**PROMPT:** Lines below that include "sequence" are the answer; copy each one.

[Stored data entries]

══════

## src/core/adcm_pkg.sv

```systemverilog
package adcm_pkg;

    // bus geometry
    localparam int AW     = 4;
    localparam int DW     = 24;
    localparam int RES_W  = 20;

    // register map, word offsets
    localparam logic [AW-1:0] ADDR_MODE    = 4'h0;
    localparam logic [AW-1:0] ADDR_CONFIG  = 4'h1;
    localparam logic [AW-1:0] ADDR_STATUS  = 4'h2;
    localparam logic [AW-1:0] ADDR_DATA    = 4'h3;
    localparam logic [1:0]    PAGE_OFFSET  = 2'h1;   // 0x4..0x6 offset coefficients
    localparam logic [1:0]    PAGE_FSCALE  = 2'h2;   // 0x8..0xa full-scale coefficients

    // field positions
    localparam int MODE_LSB  = 0;
    localparam int RATE_LSB  = 4;
    localparam int CHAN_LSB  = 0;
    localparam int GAIN_LSB  = 8;

    // reset values and field codes
    localparam logic [3:0]    RATE_RST       = 4'h1;
    localparam logic [3:0]    RATE_RESERVED  = 4'h0;
    localparam logic [2:0]    CHAN_RST       = 3'h0;
    localparam logic [2:0]    GAIN_RST       = 3'h7;
    localparam logic [2:0]    GAIN_UNITY     = 3'h0;
    localparam logic [2:0]    GAIN_MAX       = 3'h7;
    localparam logic [1:0]    CHAN_COUNT     = 2'h3;
    localparam logic [DW-1:0] COEF_RST       = 24'h000000;

    // conversion cycles per sequence
    localparam logic [2:0] CAL_SHORT     = 3'h2;
    localparam logic [2:0] CAL_LONG      = 3'h4;
    localparam logic [2:0] FIRST_PERIODS = 3'h2;
    localparam logic [2:0] NEXT_PERIODS  = 3'h1;

    // timebase: one half-millisecond tick
    localparam int CLOCK_PERIOD_NS = 20;
    localparam int HALF_MS_NS      = 500000;
    localparam int HALF_MS_CYCLES  = HALF_MS_NS / CLOCK_PERIOD_NS;
    localparam int PRESC_W         = 15;
    localparam int PER_W           = 9;

    typedef enum logic [2:0] {
        MODE_CONT   = 3'h0,
        MODE_SINGLE = 3'h1,
        MODE_IDLE   = 3'h2,
        MODE_PDOWN  = 3'h3,
        MODE_IZS    = 3'h4,
        MODE_IFS    = 3'h5,
        MODE_SZS    = 3'h6,
        MODE_SFS    = 3'h7
    } adcm_mode_t;

    typedef enum logic [1:0] {
        ST_RUN   = 2'b00,
        ST_CAL   = 2'b01,
        ST_HALT  = 2'b11,
        ST_PDOWN = 2'b10
    } adcm_state_t;

    // settling time in ms; output period in half-ms is the same figure
    function automatic logic [PER_W-1:0] settle_ms(input logic [3:0] rate);
        case (rate)
            4'h0: settle_ms = 9'h001;  // reserved, never loaded
            4'h1: settle_ms = 9'h004;  // 470 Hz
            4'h2: settle_ms = 9'h008;  // 242 Hz
            4'h3: settle_ms = 9'h010;  // 123 Hz
            4'h4: settle_ms = 9'h020;  // 62 Hz
            4'h5: settle_ms = 9'h028;  // 50 Hz
            4'h6: settle_ms = 9'h030;  // 39 Hz
            4'h7: settle_ms = 9'h03c;  // 33.2 Hz
            4'h8: settle_ms = 9'h065;  // 19.6 Hz
            4'h9: settle_ms = 9'h078;  // 16.7 Hz
            4'ha: settle_ms = 9'h078;  // 16.7 Hz, 50 and 60 Hz rejection
            4'hb: settle_ms = 9'h0a0;  // 12.5 Hz
            4'hc: settle_ms = 9'h0c8;  // 10 Hz
            4'hd: settle_ms = 9'h0f0;  // 8.33 Hz
            4'he: settle_ms = 9'h140;  // 6.25 Hz
            default: settle_ms = 9'h1e0;  // 4.17 Hz
        endcase
    endfunction

endpackage

```

## src/core/adcm_seq_if.sv

```systemverilog
`timescale 1ns/1ns
interface adcm_seq_if import adcm_pkg::*; ();
    logic          restart;
    logic          tick;
    logic          coef_we;
    logic          coef_fs;
    logic [2:0]    coef_chan;
    logic [DW-1:0] coef_wdata;
    logic [1:0]    read_chan;
    logic [DW-1:0] off_rd;
    logic [DW-1:0] fs_rd;

    modport ctrl  (output restart, coef_we, coef_fs, coef_chan, coef_wdata, read_chan,
                   input tick, off_rd, fs_rd);
    modport timer (input restart, output tick);
    modport store (input coef_we, coef_fs, coef_chan, coef_wdata, read_chan,
                   output off_rd, fs_rd);
endinterface

```

## src/core/adcm_rate_timer.sv

```systemverilog
`timescale 1ns/1ns
module adcm_rate_timer import adcm_pkg::*; #(
    parameter int unsigned HALF_MS_CYCLES_P = HALF_MS_CYCLES
) (
    input  wire logic       clock,
    input  wire logic       reset_n,
    input  wire logic       ce,
    input  wire logic [3:0] rate,
    adcm_seq_if.timer       seq
);
    logic [PRESC_W-1:0] presc_q;
    logic [PER_W-1:0]   per_q;
    logic               tick_q;
    wire                half_tick;
    wire                period_end;

    // period is half the settling time: settle_ms half-ms ticks
    assign half_tick  = presc_q == PRESC_W'(HALF_MS_CYCLES_P - 1);
    assign period_end = half_tick && (per_q == settle_ms(rate) - 9'h001);
    assign seq.tick   = tick_q;

    // restart clears both counters so a new sequence starts on a clean period
    always_ff @(posedge clock or negedge reset_n) begin
        if (!reset_n) begin
            presc_q <= '0;
            per_q   <= '0;
            tick_q  <= 1'b0;
        end else if (ce) begin
            presc_q <= (seq.restart || half_tick) ? '0 : presc_q + 1'b1;
            if (seq.restart || period_end) begin
                per_q <= '0;
            end else if (half_tick) begin
                per_q <= per_q + 1'b1;
            end
            tick_q  <= period_end && !seq.restart;
        end
    end
endmodule

```

## src/core/adcm_coef_store.sv

```systemverilog
`timescale 1ns/1ns
module adcm_coef_store import adcm_pkg::*; (
    input  wire logic clock,
    input  wire logic reset_n,
    input  wire logic ce,
    adcm_seq_if.store seq
);
    logic [DW-1:0] off_mem [3];
    logic [DW-1:0] fs_mem  [3];
    wire           chan_ok;
    wire           rd_ok;

    // channel codes above the last input are dropped, not aliased
    assign chan_ok    = seq.coef_chan < {1'b0, CHAN_COUNT};
    assign rd_ok      = seq.read_chan < CHAN_COUNT;
    assign seq.off_rd = rd_ok ? off_mem[seq.read_chan] : '0;
    assign seq.fs_rd  = rd_ok ? fs_mem[seq.read_chan] : '0;

    // zero-scale fills the offset slot, full-scale the gain slot
    always_ff @(posedge clock or negedge reset_n) begin
        if (!reset_n) begin
            for (int i = 0; i < 3; i++) begin
                off_mem[i] <= COEF_RST;
                fs_mem[i]  <= COEF_RST;
            end
        end else if (ce && seq.coef_we && chan_ok) begin
            if (seq.coef_fs) begin
                fs_mem[seq.coef_chan[1:0]] <= seq.coef_wdata;
            end else begin
                off_mem[seq.coef_chan[1:0]] <= seq.coef_wdata;
            end
        end
    end
endmodule

```

## src/core/adcm_mode_cal_ctrl.sv

```systemverilog
`timescale 1ns/1ns
module adcm_mode_cal_ctrl import adcm_pkg::*; #(
    parameter int unsigned HALF_MS_CYCLES_P = HALF_MS_CYCLES
) (
    input  wire logic             clock,
    input  wire logic             reset_n,
    input  wire logic             ce,
    input  wire logic [AW-1:0]    addr,
    input  wire logic [DW-1:0]    wr_data,
    input  wire logic             wr_en,
    input  wire logic             rd_en,
    output wire logic [DW-1:0]    rd_data,
    input  wire logic [RES_W-1:0] adc_result,
    output wire logic             conversion_ready_n,
    output wire logic             filter_reset,
    output wire logic             modulator_clock_en,
    output wire logic             analog_power_en,
    output wire logic             clock_output_en,
    output wire logic             input_short,
    output wire logic             fullscale_connect
);

    ////////////////////////////////////////////////////////////////////////////////
    // helpers

    function automatic adcm_state_t state_of(input adcm_mode_t m);
        unique case (m)
            MODE_CONT, MODE_SINGLE:              state_of = ST_RUN;
            MODE_IDLE:                           state_of = ST_HALT;
            MODE_PDOWN:                          state_of = ST_PDOWN;
            MODE_IZS, MODE_IFS, MODE_SZS, MODE_SFS: state_of = ST_CAL;
        endcase
    endfunction

    // internal full-scale needs extra cycles once the amplifier has gain
    function automatic logic [2:0] cal_len(input adcm_mode_t m, input logic [2:0] g);
        cal_len = (m == MODE_IFS && g != GAIN_UNITY) ? CAL_LONG : CAL_SHORT;
    endfunction

    ////////////////////////////////////////////////////////////////////////////////
    // state

    adcm_mode_t    mode_q;
    adcm_mode_t    mode_d;
    adcm_state_t   state_q;
    adcm_state_t   state_d;
    logic [3:0]    rate_q;
    logic [3:0]    rate_d;
    logic [2:0]    chan_q;
    logic [2:0]    chan_d;
    logic [2:0]    gain_q;
    logic [2:0]    gain_d;
    logic [2:0]    cyc_left_q;
    logic [2:0]    cyc_left_d;
    logic          ready_n_q;
    logic          ready_n_d;
    logic [RES_W-1:0] data_q;
    logic          cal_err_q;
    logic          cal_err_d;
    logic [DW-1:0] rd_data_q;
    logic          filter_reset_q;
    logic          modclk_q;
    logic          power_q;
    logic          clock_output_q;
    logic          short_q;
    logic          fsconn_q;

    adcm_seq_if seq ();

    ////////////////////////////////////////////////////////////////////////////////
    // bus decode

    wire           wr_mode;
    wire           wr_cfg;
    wire           rd_dat;
    wire           rd_off;
    wire           rd_fs;
    wire adcm_mode_t wr_code;
    wire [3:0]     wr_rate;
    wire           refuse;
    wire adcm_mode_t mode_wr_val;
    wire [DW-1:0]  status_word;
    wire [DW-1:0]  rd_mux;

    // strobes qualified by ce, since a frozen block must not absorb a write
    assign wr_mode     = ce && wr_en && addr == ADDR_MODE;
    assign wr_cfg      = ce && wr_en && addr == ADDR_CONFIG;
    assign rd_dat      = ce && rd_en && addr == ADDR_DATA;
    assign rd_off      = addr[3:2] == PAGE_OFFSET;
    assign rd_fs       = addr[3:2] == PAGE_FSCALE;
    assign wr_code     = adcm_mode_t'(wr_data[MODE_LSB +: 3]);
    assign wr_rate     = wr_data[RATE_LSB +: 4];

    // internal full-scale at top gain cannot be done; park in idle and flag it
    assign refuse      = wr_mode && wr_code == MODE_IFS && gain_q == GAIN_MAX;
    assign mode_wr_val = refuse ? MODE_IDLE : wr_code;

    // read mux; unmapped words read as zero
    assign status_word = {{(DW-7){1'b0}}, mode_q, state_q, cal_err_q, ready_n_q};
    assign rd_mux =
        (addr == ADDR_MODE)   ? {{(DW-8){1'b0}}, rate_q, 1'b0, mode_q} :
        (addr == ADDR_CONFIG) ? {{(DW-11){1'b0}}, gain_q, 5'h00, chan_q} :
        (addr == ADDR_STATUS) ? status_word :
        (addr == ADDR_DATA)   ? {{(DW-RES_W){1'b0}}, data_q} :
        rd_off                ? seq.off_rd :
        rd_fs                 ? seq.fs_rd : '0;
    assign seq.read_chan = addr[1:0];

    ////////////////////////////////////////////////////////////////////////////////
    // sequencing

    wire running;
    wire restart_req;
    wire last_tick;
    wire result_load;
    wire cal_done;

    // a mode or configuration write aborts whatever was in flight
    assign running     = state_q == ST_RUN || state_q == ST_CAL;
    assign restart_req = wr_mode || wr_cfg;
    assign last_tick   = ce && running && seq.tick && cyc_left_q == NEXT_PERIODS
                         && !restart_req;
    assign result_load = last_tick && state_q == ST_RUN;
    assign cal_done    = last_tick && state_q == ST_CAL;
    assign seq.restart = restart_req || !running;

    // coefficient lands in the slot of the channel in use
    assign seq.coef_we    = cal_done;
    assign seq.coef_fs    = mode_q[0];
    assign seq.coef_chan  = chan_q;
    assign seq.coef_wdata = {{(DW-RES_W){1'b0}}, adc_result};

    // mode register: software write wins, hardware steps to idle or power-down
    assign mode_d = wr_mode ? mode_wr_val :
                    cal_done ? MODE_IDLE :
                    (result_load && mode_q == MODE_SINGLE) ? MODE_PDOWN : mode_q;
    assign state_d = state_of(mode_d);
    assign rate_d  = (wr_mode && wr_rate != RATE_RESERVED) ? wr_rate : rate_q;
    assign chan_d  = wr_cfg ? wr_data[CHAN_LSB +: 3] : chan_q;
    assign gain_d  = wr_cfg ? wr_data[GAIN_LSB +: 3] : gain_q;

    // periods still to run in this sequence
    assign cyc_left_d =
        restart_req ? (mode_d[2] ? cal_len(mode_d, gain_d) : FIRST_PERIODS) :
        last_tick   ? NEXT_PERIODS :
        (ce && running && seq.tick) ? cyc_left_q - 3'h1 : cyc_left_q;

    // ready: a finished result or calibration beats a simultaneous data read
    assign ready_n_d = (result_load || cal_done) ? 1'b0 :
                       (wr_mode && mode_wr_val[2]) ? 1'b1 :
                       rd_dat ? 1'b1 : ready_n_q;
    assign cal_err_d = refuse ? 1'b1 : (wr_mode ? 1'b0 : cal_err_q);

    always_ff @(posedge clock or negedge reset_n) begin
        if (!reset_n) begin
            mode_q     <= MODE_CONT;
            state_q    <= ST_RUN;
            rate_q     <= RATE_RST;
            chan_q     <= CHAN_RST;
            gain_q     <= GAIN_RST;
            cyc_left_q <= FIRST_PERIODS;
        end else if (ce) begin
            mode_q     <= mode_d;
            state_q    <= state_d;
            rate_q     <= rate_d;
            chan_q     <= chan_d;
            gain_q     <= gain_d;
            cyc_left_q <= cyc_left_d;
        end
    end

    // flags and captured result
    always_ff @(posedge clock or negedge reset_n) begin
        if (!reset_n) begin
            ready_n_q <= 1'b1;
            cal_err_q <= 1'b0;
            data_q    <= '0;
        end else if (ce) begin
            ready_n_q <= ready_n_d;
            cal_err_q <= cal_err_d;
            if (result_load) begin
                data_q <= adc_result;
            end
        end
    end

    // read data stands only in the cycle after the strobe
    always_ff @(posedge clock or negedge reset_n) begin
        if (!reset_n) begin
            rd_data_q <= '0;
        end else if (ce) begin
            rd_data_q <= rd_en ? rd_mux : '0;
        end
    end

    ////////////////////////////////////////////////////////////////////////////////
    // analog controls, registered from the next state so they track state_q

    always_ff @(posedge clock or negedge reset_n) begin
        if (!reset_n) begin
            filter_reset_q <= 1'b0;
            modclk_q       <= 1'b1;
            power_q        <= 1'b1;
            clock_output_q       <= 1'b1;
            short_q        <= 1'b0;
            fsconn_q       <= 1'b0;
        end else if (ce) begin
            filter_reset_q <= state_d == ST_HALT || state_d == ST_PDOWN;
            modclk_q       <= state_d != ST_PDOWN;
            power_q        <= state_d != ST_PDOWN;
            clock_output_q       <= state_d != ST_PDOWN;
            short_q        <= state_d == ST_CAL && mode_d == MODE_IZS;
            fsconn_q       <= state_d == ST_CAL && mode_d == MODE_IFS;
        end
    end

    assign rd_data            = rd_data_q;
    assign conversion_ready_n = ready_n_q;
    assign filter_reset       = filter_reset_q;
    assign modulator_clock_en = modclk_q;
    assign analog_power_en    = power_q;
    assign clock_output_en    = clock_output_q;
    assign input_short        = short_q;
    assign fullscale_connect  = fsconn_q;

    ////////////////////////////////////////////////////////////////////////////////
    // submodules

    adcm_rate_timer #(
        .HALF_MS_CYCLES_P (HALF_MS_CYCLES_P)
    ) u_timer (
        .clock   (clock),
        .reset_n (reset_n),
        .ce      (ce),
        .rate    (rate_q),
        .seq     (seq.timer)
    );

    adcm_coef_store u_store (
        .clock   (clock),
        .reset_n (reset_n),
        .ce      (ce),
        .seq     (seq.store)
    );

    ////////////////////////////////////////////////////////////////////////////////
    // checks; helper counts period ticks since the last restart

    logic [3:0] ticks_q;
    logic       first_q;

    always_ff @(posedge clock or negedge reset_n) begin
        if (!reset_n) begin
            ticks_q <= 4'h0;
            first_q <= 1'b1;
        end else if (ce) begin
            if (restart_req) begin
                ticks_q <= 4'h0;
            end else if (running && seq.tick && ticks_q != 4'hf) begin
                ticks_q <= ticks_q + 4'h1;
            end
            first_q <= restart_req ? 1'b1 : (result_load ? 1'b0 : first_q);
        end
    end
endmodule

```

## config.mk

```make
export PLATFORM = sky130hd
export DESIGN_NAME = adcm_mode_cal_ctrl
export DESIGN_NICKNAME = d
export VERILOG_FILES = /design/src/core/adcm_pkg.sv /design/src/core/adcm_seq_if.sv /design/src/core/adcm_rate_timer.sv /design/src/core/adcm_coef_store.sv /design/src/core/adcm_mode_cal_ctrl.sv
export SDC_FILE = /design/constraint.sdc
export NUM_CORES = 1
export LEC_CHECK = 0
export BUFFER_PORTS_ARGS = -buffer_cell sky130_fd_sc_hd__buf_2
export CAP_MARGIN = 25
export CORE_MARGIN = 2
export CORE_UTILIZATION = 25
export CTS_BUF_LIST = sky130_fd_sc_hd__clkbuf_8 sky130_fd_sc_hd__clkbuf_16
export DETAILED_ROUTE_END_ITERATION = 10
export PLACE_DENSITY_LB_ADDON = 0.15
export SETUP_SLACK_MARGIN = 0.5
export SYNTH_ARGS = -nofsm -noshare
export SYNTH_HDL_FRONTEND = slang
export SYNTH_SLANG_ARGS = --single-unit
export TNS_END_PERCENT = 10
```

## constraint.sdc

```tcl
create_clock -name clock -period 2.7 [get_ports clock]
set_input_delay 0.135 -clock clock [delete_from_list [all_inputs] [get_ports clock]]
set_output_delay 0.135 -clock clock [all_outputs]
set_load 0.05 [all_outputs]
```

==> results of run 1 <==
[cell families after synthesis]
logic type               synth area share
other                           0.0003661
AO/OA/AOI/OAI                      0.1295
adder cells (fa/ha/maj)           0.01221
multiplexers                       0.1971
buffers and inverters             0.04556
flip-flops                         0.5090
XOR/XNOR                          0.01625
AND/OR/NAND/NOR                   0.09002
[power breakdown]
| part | leakage (nW) | internal (W) | switching (W) |
|---|---|---|---|
| registers | 2.84 | 0.00323 | 0.000141 |
| clock network | 0.418 | 0.00191 | 0.00134 |
| logic | 2.62 | 0.000478 | 0.000762 |
[placed cells by master, fill, tap and decap left out, drive strengths merged, types with 3 or more instances in the layout]
cell type,count
nand2,46
clkbuf,31
nor2,48
nor3b,4
mux2,146
ha,10
o2111ai,3
xor2,8
dfrtp,201
o32ai,7
a211oi,6
nand3,26
nand3b,3
a21oi,42
o221ai,4
inv,60
o22ai,40
nor3,12
nor4,3
nor2b,10
o21bai,3
buf,124
a31oi,12
clkinv,8
o21a,5
xnor2,11
o21ai,29
conb,4
o31ai,5
dlygate4sd3,33
a22oi,26
nand4,7
a22o,5
dfstp,7
mux2i,33
and3,6
or3,4
nand2b,8
[final cells by class]
| cell class | count | area share |
|---|---|---|
| inverter | 55 | 0.01631 |
| clock inverter | 15 | 0.007423 |
| clock buffer | 30 | 0.05421 |
| multi-input combinational | 596 | 0.3692 |
| tap | 532 | 0.05196 |
| timing repair buffer | 158 | 0.09377 |
| sequential | 208 | 0.4071 |
[what timing repair did]
item                                    4_1_cts  5_1_grt
hold buffers                                 33        0
gates resized for setup                      12       11
endpoints found under the setup margin      112      113
buffers inserted                              7        1
hold endpoints to repair                    198        0
cloned                                        1        0
pin swaps                                     3       12
[through the flow]
stage | total power [W] | setup slack, ns | setup TNS [ns]
after floorplan | 0.004081 | 0.2211 | 0
after global placement | 0.004539 | 0.03288 | 0
after detailed placement | 0.004535 | 0.0008962 | 0
after CTS | 0.007931 | 0.01373 | 0
after global routing | 0.008259 | -0.1246 | -0.8337
final | 0.007857 | 0.03927 | 0
[per-layer routing]
| metal | vias to the layer above | routed length (um) | global-route usage |
|---|---|---|---|
| met5 | - | 0 | 0 |
| met4 | 0 | 509 | 0.02934 |
| met3 | 30 | 1044 | 0.01766 |
| met2 | 144 | 14000 | 0.2317 |
| met1 | 3887 | 15630 | 0.2202 |
| li1 | 3568 | - | - |
[worst paths after layout]
| check | from | to | slack (ns) |
|---|---|---|---|
| worst min register to register | u_store.off_mem[6]$_DFFE_PN0P_ | u_store.off_mem[6]$_DFFE_PN0P_ | 0.49 |
| worst max register to register | rate_q[0]$_DFFE_PN1P_ | u_timer.per_q[4]$_DFFE_PN0P_ | 0.04 |
| min in group asynchronous | reset_n | u_timer.presc_q[13]$_DFFE_PN0P_ | 0.13 |
| worst max-delay path | rate_q[0]$_DFFE_PN1P_ | u_timer.per_q[4]$_DFFE_PN0P_ | 0.04 |
| worst min-delay path | adc_result[9] | u_store.fs_mem[33]$_DFFE_PN0P_ | 0.002 |
| max in group asynchronous | reset_n | u_store.fs_mem[18]$_DFFE_PN0P_ | 1.70 |
[registers in the layout, indices dropped and copies added (netlist names), 2 cells and up]
| name | flops |
|---|---|
| u_store.off_mem | 60 |
| u_timer.presc_q | 15 |
| mode_q | 3 |
| u_store.fs_mem | 60 |
| gain_q | 3 |
| rate_q | 4 |
| u_timer.per_q | 9 |
| chan_q | 3 |
| state_q | 2 |
| rd_data | 20 |
| cyc_left_q | 3 |
| data_q | 20 |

══════

**RESPONSE TO THIS EXERCISE:**
    // conversion cycles per sequence
    // restart clears both counters so a new sequence starts on a clean period
    // periods still to run in this sequence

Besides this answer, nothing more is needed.